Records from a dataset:

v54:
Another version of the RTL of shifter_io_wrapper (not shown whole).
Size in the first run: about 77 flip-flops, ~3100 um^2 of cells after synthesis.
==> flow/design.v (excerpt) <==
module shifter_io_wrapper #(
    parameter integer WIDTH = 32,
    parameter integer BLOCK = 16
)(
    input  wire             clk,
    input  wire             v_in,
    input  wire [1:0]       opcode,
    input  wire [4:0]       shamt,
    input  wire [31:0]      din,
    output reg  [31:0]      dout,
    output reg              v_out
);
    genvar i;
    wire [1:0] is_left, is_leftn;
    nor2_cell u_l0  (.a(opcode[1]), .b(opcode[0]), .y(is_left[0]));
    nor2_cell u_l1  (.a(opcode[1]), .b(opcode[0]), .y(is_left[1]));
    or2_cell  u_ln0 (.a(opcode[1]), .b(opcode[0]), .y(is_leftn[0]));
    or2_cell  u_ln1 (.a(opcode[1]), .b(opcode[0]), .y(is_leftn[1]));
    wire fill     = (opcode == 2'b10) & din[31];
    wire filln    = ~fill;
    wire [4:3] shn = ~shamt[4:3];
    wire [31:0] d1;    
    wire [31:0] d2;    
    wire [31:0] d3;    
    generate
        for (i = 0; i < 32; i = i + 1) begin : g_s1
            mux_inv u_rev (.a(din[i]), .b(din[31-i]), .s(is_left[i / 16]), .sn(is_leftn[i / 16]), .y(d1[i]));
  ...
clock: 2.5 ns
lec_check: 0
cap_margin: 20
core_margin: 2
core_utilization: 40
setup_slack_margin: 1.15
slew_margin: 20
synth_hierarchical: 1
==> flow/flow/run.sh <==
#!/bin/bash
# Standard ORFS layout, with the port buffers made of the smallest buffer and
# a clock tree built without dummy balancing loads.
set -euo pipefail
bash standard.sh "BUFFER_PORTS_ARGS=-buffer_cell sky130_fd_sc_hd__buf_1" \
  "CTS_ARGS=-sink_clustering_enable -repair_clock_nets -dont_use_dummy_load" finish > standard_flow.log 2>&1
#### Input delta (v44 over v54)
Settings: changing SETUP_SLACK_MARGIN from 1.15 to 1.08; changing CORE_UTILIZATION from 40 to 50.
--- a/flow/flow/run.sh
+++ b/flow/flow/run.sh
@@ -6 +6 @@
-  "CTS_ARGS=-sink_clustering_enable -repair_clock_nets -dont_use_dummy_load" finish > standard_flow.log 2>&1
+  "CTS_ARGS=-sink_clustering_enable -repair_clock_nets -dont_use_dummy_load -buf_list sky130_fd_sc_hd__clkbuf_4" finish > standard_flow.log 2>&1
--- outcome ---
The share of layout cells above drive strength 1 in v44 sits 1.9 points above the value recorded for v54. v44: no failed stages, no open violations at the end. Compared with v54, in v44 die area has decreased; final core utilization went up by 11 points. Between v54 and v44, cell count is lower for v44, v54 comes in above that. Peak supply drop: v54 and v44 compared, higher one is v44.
From an optimization exercise on the open Yosys and OpenROAD flow, aimed at small area and a short achievable clock period; shortcuts taken in it are not production practice. The RTL was checked by simulation tests, not by an equivalence proof against the original design. Power figures rest on the tool's default switching activity, not on a simulated workload.

==> design.v <==
`timescale 1ns/1ps
module data_path (
    input         clk,
    input         reset,
    input         rd_en,
    input  [31:0] imem_data,
    output [3:0]  imem_addr,
    output [31:0] alu_result
);
reg  [3:0]  pc;
reg  [4:0]  rd_q;                  
reg         eq1_q, eq2_q;          
reg         wr_q;                  
reg         isi_q;                 
reg         op_add, op_and, op_or, op_xor, op_sll, op_srl, op_slt;
reg  [31:0] a_q, b_q;              
reg  [15:0] lo_q;                  
reg         c16_q;                 
reg         ltlo_q;                
reg  [31:1] valid;
reg  [31:0] rf [1:31];
wire [31*32-1:0] rf_flat;            
assign imem_addr = pc;
wire [31:0] a = a_q;
wire [31:0] b = b_q;
wire [15:0] sum_hi;
add16_ks add_hi (.a(a[31:16]), .b(b[31:16]), .ci(c16_q), .s(sum_hi));
wire [31:0] sum    = {sum_hi, lo_q};
wire        lt;
lt16_tree cmp_hi (.a(a[31:16]), .b(b[31:16]), .lt_lo(ltlo_q), .lt(lt));
assign alu_result = ({32{op_add}} & sum)
                  | ({32{op_and}} & (a & b))
                  | ({32{op_or }} & (a | b))
                  | ({32{op_xor}} & (a ^ b))
                  | ({32{op_sll}} & {a[29:0], 2'b00})
                  | ({32{op_srl}} & {2'b00, a[31:2]})
                  | {31'b0, op_slt & lt};
wire [6:0] f_opc = imem_data[6:0];
wire [2:0] f_f3  = imem_data[14:12];
wire [6:0] f_f7  = imem_data[31:25];
wire       f_r   = (f_opc == 7'b0110011);
wire       f_i   = (f_opc == 7'b0010011);
wire       f7_0  = (f_f7 == 7'b0000000);
wire       f7_20 = (f_f7 == 7'b0100000);
reg d_add, d_or, d_xor, d_sll, d_srl, d_slt;
always @(*) begin
    d_add = 1'b0; d_or = 1'b0; d_xor = 1'b0;
    d_sll = 1'b0; d_srl = 1'b0; d_slt = 1'b0;
    if (f_r) begin
        case (f_f3)
            3'b000: begin d_add = f7_0; d_sll = f7_20; end
            3'b110: d_or  = f7_0;
            3'b100: d_xor = f7_0;
            3'b001: d_sll = f7_0;
            3'b101: d_srl = f7_0 | f7_20;
            3'b010: d_slt = f7_0;
            default: ;
        endcase
    end else if (f_i) begin
        case (f_f3)
            3'b000: d_add = 1'b1;
            3'b110: d_or  = 1'b1;
            3'b100: d_xor = 1'b1;
            3'b001: d_sll = 1'b1;
            3'b101: d_srl = f7_0 | f7_20;
            3'b010: d_slt = 1'b1;
            default: ;
        endcase
    end
end
wire d_and = ~(d_add | d_or | d_xor | d_sll | d_srl | d_slt);
wire [31:1] sel1, sel2;
genvar r;
generate
    for (r = 1; r < 32; r = r + 1) begin : rsel
        assign sel1[r] = valid[r] && imem_data[19:15] == r;
        assign sel2[r] = valid[r] && imem_data[24:20] == r;
    end
endgenerate
wire [31:0] rdv1, rdv2;
rf_read rd1 (.sel(sel1), .q(rf_flat), .y(rdv1));
rf_read rd2 (.sel(sel2), .q(rf_flat), .y(rdv2));
wire f_byp1 = wr_q && (rd_q == imem_data[19:15]);
wire f_byp2 = wr_q && (rd_q == imem_data[24:20]);
wire h_byp1 = wr_q && eq1_q;
wire h_byp2 = wr_q && eq2_q && !isi_q;
wire [31:0] a_n = rd_en ? (f_byp1 ? alu_result : rdv1)
                        : (h_byp1 ? alu_result : a_q);
wire [31:0] b_n = rd_en ? (f_i ? {{20{imem_data[31]}}, imem_data[31:20]}
                               : (f_byp2 ? alu_result : rdv2))
                        : (h_byp2 ? alu_result : b_q);
always @(posedge clk or posedge reset) begin
    if (reset) begin
        pc     <= 4'd0;
        wr_q   <= 1'b0;
        isi_q  <= 1'b0;
        op_add <= 1'b0;
        op_and <= 1'b0;
        op_or  <= 1'b0;
        op_xor <= 1'b0;
        op_sll <= 1'b0;
        op_srl <= 1'b0;
        op_slt <= 1'b0;
    end else begin
        if (rd_en) begin
            pc     <= pc + 4'd1;
            wr_q   <= (f_r | f_i) && (imem_data[11:7] != 5'd0);
            isi_q  <= f_i;
            op_add <= d_add;
            op_and <= d_and;
            op_or  <= d_or;
            op_xor <= d_xor;
            op_sll <= d_sll;
            op_srl <= d_srl;
            op_slt <= d_slt;
        end
    end
end
always @(posedge clk) begin
    a_q <= a_n;
    b_q <= b_n;
    {c16_q, lo_q} <= {1'b0, a_n[15:0]} + {1'b0, b_n[15:0]};
    ltlo_q <= a_n[15:0] < b_n[15:0];
    if (rd_en) begin
        rd_q  <= imem_data[11:7];
        eq1_q <= (imem_data[19:15] == imem_data[11:7]);
        eq2_q <= (imem_data[24:20] == imem_data[11:7]);
    end
end
genvar g;
generate
    for (g = 1; g < 32; g = g + 1) begin : regs
        always @(posedge clk or posedge reset) begin
            if (reset)
                valid[g] <= 1'b0;
            else if (wr_q && rd_q == g)
                valid[g] <= 1'b1;
        end
        always @(posedge clk) begin
            if (wr_q && rd_q == g)
                rf[g] <= alu_result;
        end
        assign rf_flat[(g-1)*32 +: 32] = rf[g];
    end
endgenerate
endmodule
Context: an optimization exercise on an open-source flow, tuned for small area, a short achievable clock period and few clock cycles. The choices shown serve that exercise and are no tape-out recipe. At most, simulation tests tie the RTL to the original design; equivalence was not proved. Power figures rest on the tool's default switching activity, not on a simulated workload.

## alpha
==> flow/design.v (excerpt) <==
module risc_v(clk, rst, imem_addr, imem_rdata, dmem_addr, dmem_wdata, dmem_we, dmem_rdata);
Size in the first run: roughly 4700 cells after synthesis, about 1200 flip-flops, about 160 I/O pins, roughly 57000 µm² of cells after synthesis.
export LEC_CHECK = 0
export CAP_MARGIN = 20
export CORE_MARGIN = 2
export CORE_UTILIZATION = 40
export PLACE_DENSITY = 0.5
export SETUP_SLACK_MARGIN = 4
export SLEW_MARGIN = 20
create_clock -name core_clock -period 10.0 [get_ports {clk}]
run.sh (not shown) runs the stock make flow with config.mk's settings and CLKGATE_MAP_FILE= SYNTH_SCRIPT=/design/flow/synth_recipe.tcl, a recipe that flattens the netlist after the stock synthesis.
alpha: full flow OK, the timing, design-rule and antenna checks passed
Testbench counts of alpha, summed over its fixed seeds: cycles 31,096.
Modified inputs, epsilon compared to alpha
Settings: removing SETUP_SLACK_MARGIN (formerly 4).
Notes after the runs:
On wire length, alpha tracks epsilon almost exactly.
On first-pass GRT wire length, alpha and epsilon are neck and neck.
Per the comparison of epsilon with alpha, non-clock inverter instance count of the final layout -about 0.7%; final critical-path required period went up by 2070 ps; post-route cell area shrank by about 1.2%.
Diff alpha -> epsilon: portion of total power attributed to combinational logic lower; setup slack after layout lower.
| clock-net power | epsilon vs alpha | ≈ equal |

* * *

## old
risc_v, a different RTL version from the one above (not shown whole).
Size in the first run: about 1,200 flip-flops, about 160 I/O pins.
==> flow/config.mk <==
export PLATFORM = sky130hd
export DESIGN_NAME = risc_v
export DESIGN_NICKNAME = risc_v
export VERILOG_FILES = /design/flow/design.v
export SDC_FILE = /design/flow/constraint.sdc
export NUM_CORES = 4
export LEC_CHECK = 0
export CAP_MARGIN = 20
export CORE_MARGIN = 2
export CORE_UTILIZATION = 40
export SETUP_SLACK_MARGIN = 4
export SLEW_MARGIN = 20
==> flow/constraint.sdc <==
create_clock -name core_clock -period 10.0 [get_ports {clk}]
set_input_delay 2.0000 -clock core_clock [delete_from_list [all_inputs] [get_ports {clk}]]
set_output_delay 2.0000 -clock core_clock [all_outputs]
set_load 0.01 [all_outputs]
Changes in new relative to old:
- a deleted SETUP_SLACK_MARGIN that had been 4
--- outcome ---
- In summary, new completed successfully, with a layout that passed the timing, design-rule and antenna checks.
- The number of buffers inserted during clock tree synthesis of new exceeds that of old by about 0.9%.
- Ratio of final minimum period to clock period is lower on old
- new gives less signed area change from the synthesized netlist to the final layout than old did.
Function was not checked in any run of this note: the RTL went through the layout flow alone.

* * *

## P
risc_v, a different RTL version from the one above (not shown whole).
Size: ~1,400 flip-flops, about 61,000 sq um of cells after synthesis.
export LEC_CHECK = 0
export CAP_MARGIN = 40
export CORE_MARGIN = 2
export CORE_UTILIZATION = 40
export PLACE_DENSITY = 0.5
export SLEW_MARGIN = 40
export TNS_END_PERCENT = 30
create_clock -name core_clock -period 10.0 [get_ports {clk}]
standard.sh (not shown) runs the stock make flow with config.mk's settings and CLKGATE_MAP_FILE= SYNTH_SCRIPT=/design/flow/synth_recipe.tcl, a recipe that flattens the netlist after the stock synthesis.
==> flow/flow/run.sh <==
#!/bin/bash
set -euo pipefail
bash standard.sh SETUP_SLACK_MARGIN=6 finish > standard_flow.log 2>&1
Testbench counts of P, summed over its fixed seeds: cycles 32,738.
## Diff of input files: Q against P
- removing TNS_END_PERCENT (formerly 30)
Results
- The number of setup buffers added after CTS number comes out higher for P vs Q.
- Q vs. P: die area saw little to no change, total global routing track utilization saw an increase, sequential share of layout area saw a decrease, wire length of the first global-routing pass saw an increase.
> inputs changed (Q -> R)
- changing CAP_MARGIN from 40 to 20
- setting SETUP_SLACK_MARGIN to 5 for the first time
- changing SLEW_MARGIN from 40 to 20
==> flow/run.sh (new file) <==
#!/bin/bash
# synth_recipe.tcl (not shown) runs the flow's synth.tcl, then flattens the netlist and writes it again
# the make line also repeats each setting of config.mk as NAME=value (left out here)
make -C /OpenROAD-flow-scripts/flow DESIGN_CONFIG=/design/flow/config.mk WORK_HOME=/design/flow/orfs CLKGATE_MAP_FILE= SYNTH_SCRIPT=/design/flow/synth_recipe.tcl finish
removed: flow/flow/run.sh
removed: flow/standard.sh
==> comparison <==
- Delta (R minus Q): synthesis-to-layout area growth shrank by 4.0 points, clock buffer instance count of the final layout grew by about 4.7%, final cell count shrank by 1.7%.
- Comparing R and Q, global-route track usage on met3 is lower on R.
- Looking at overall routing resource usage across R and Q, the one that comes out lower is R.
- R against Q; global-route wire length before repair is down slightly.
- Summary of the comparison: wire length on met2 is lower in R, relative to Q.
- Compared with Q, R ends up with a smaller final cell area.
diff inputs: R => S
- clearing SETUP_SLACK_MARGIN, which used to be 5
==> flow/flow/run.sh (new file) <==
#!/bin/bash
set -euo pipefail
bash standard.sh SETUP_SLACK_MARGIN=6 finish > standard_flow.log 2>&1
==> flow/standard.sh (new file) <==
#!/bin/bash
# synth_recipe.tcl (not shown) runs the flow's synth.tcl, then flattens the netlist and writes it again
# the make line also repeats each setting of config.mk as NAME=value (left out here)
make -C /OpenROAD-flow-scripts/flow DESIGN_CONFIG=/design/flow/config.mk WORK_HOME=/design/flow/orfs CLKGATE_MAP_FILE= SYNTH_SCRIPT=/design/flow/synth_recipe.tcl "${@:-finish}"
removed: flow/run.sh
Findings:
- STATUS run=S STAGES=ALL_DONE FINAL_CHECKS=FAILED CAUSE=capacitance limit, slew limit
- Cmp R and S / share of power burned in registers / lower: S
- Measured against each other, R and S differ in worst hold slack, the lower figure coming from R.
- As far as mux share of post-synthesis cell area goes, S and R are indistinguishable; the numbers are identical.
- Against R as the reference, S delivers a lower post-layout minimum cycle time.
- In S the met1 layer usage reported by global route turned out 0.61 points lower than in R.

### Exercise goal
Give back one number only: the count of lines in the entries that hold the string "shamt".

### The answer
2